__Exercise prompt__:
From the entries below, return only the lines starting at the one that contains "localparam int SIZE_W" and ending at the one that contains "localparam int Q_PTR_W", exactly as they stand.

Top of Data supplied

### src/hdl/csr_spmv_pkg.sv
// ----------------------------------------------------------------------------
// csr_spmv_pkg
// Shared types and constants of the CSR sparse matrix times vector unit.
// ----------------------------------------------------------------------------
`default_nettype none

package csr_spmv_pkg;

  localparam int MAX_SIZE   = 1024;
  localparam int POS_W      = 10;
  localparam int ADDR_W     = $clog2(MAX_SIZE);
  localparam int SIZE_W     = 11;
  localparam int VAL_W      = 32;
  localparam int PROD_W     = 2 * VAL_W;
  localparam int FRAC_W     = 16;
  localparam int ACC_W      = 48;
  localparam int Q_DEPTH    = 4;
  localparam int Q_PTR_W    = $clog2(Q_DEPTH);
  localparam int Q_CNT_W    = $clog2(Q_DEPTH + 1);

  // input command codes
  typedef enum logic [1:0] {
    CMD_LOAD    = 2'd0,
    CMD_ENTRY   = 2'd1,
    CMD_ROW_END = 2'd2
  } cmd_t;

  // work kinds handed from the front to the back
  typedef enum logic [1:0] {
    OP_LOAD    = 2'd0,
    OP_MAC     = 2'd1,
    OP_SKIP    = 2'd2,
    OP_ROW_END = 2'd3
  } op_t;

  typedef struct packed {
    op_t              op;
    logic [POS_W-1:0] pos;
    logic [VAL_W-1:0] value;
  } q_entry_t;

endpackage

`default_nettype wire

### src/hdl/csr_spmv_queue.sv
// ----------------------------------------------------------------------------
// csr_spmv_queue
// Short first-in first-out queue between the front and the back end.
// ----------------------------------------------------------------------------
`default_nettype none

module csr_spmv_queue (
  input  logic                   clk,
  input  logic                   rst,
  input  logic                   push,
  input  csr_spmv_pkg::q_entry_t push_entry,
  input  logic                   pop,
  output logic                   full,
  output logic                   not_empty,
  output csr_spmv_pkg::q_entry_t head
);
  import csr_spmv_pkg::*;

  q_entry_t           slots [Q_DEPTH];
  logic [Q_PTR_W-1:0] wr_ptr;
  logic [Q_PTR_W-1:0] rd_ptr;
  logic [Q_CNT_W-1:0] count;
  logic               do_push;
  logic               do_pop;

  assign full      = (count == Q_CNT_W'(Q_DEPTH));
  assign not_empty = (count != '0);
  assign do_push   = push && !full;
  assign do_pop    = pop && not_empty;
  assign head      = slots[rd_ptr];

  always_ff @(posedge clk) begin
    if (do_push) begin
      slots[wr_ptr] <= push_entry;
    end
  end

  always_ff @(posedge clk) begin
    if (rst) begin
      wr_ptr <= '0;
      rd_ptr <= '0;
      count  <= '0;
    end else begin
      if (do_push) begin
        wr_ptr <= (wr_ptr == Q_PTR_W'(Q_DEPTH - 1)) ? '0 : wr_ptr + Q_PTR_W'(1);
      end
      if (do_pop) begin
        rd_ptr <= (rd_ptr == Q_PTR_W'(Q_DEPTH - 1)) ? '0 : rd_ptr + Q_PTR_W'(1);
      end
      unique case ({do_push, do_pop})
        2'b10:   count <= count + Q_CNT_W'(1);
        2'b01:   count <= count - Q_CNT_W'(1);
        default: count <= count;
      endcase
    end
  end

endmodule

`default_nettype wire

Bottom of Data supplied

__Result of this exercise__:
  localparam int SIZE_W     = 11;
  localparam int VAL_W      = 32;
  localparam int PROD_W     = 2 * VAL_W;
  localparam int FRAC_W     = 16;
  localparam int ACC_W      = 48;
  localparam int Q_DEPTH    = 4;
  localparam int Q_PTR_W    = $clog2(Q_DEPTH);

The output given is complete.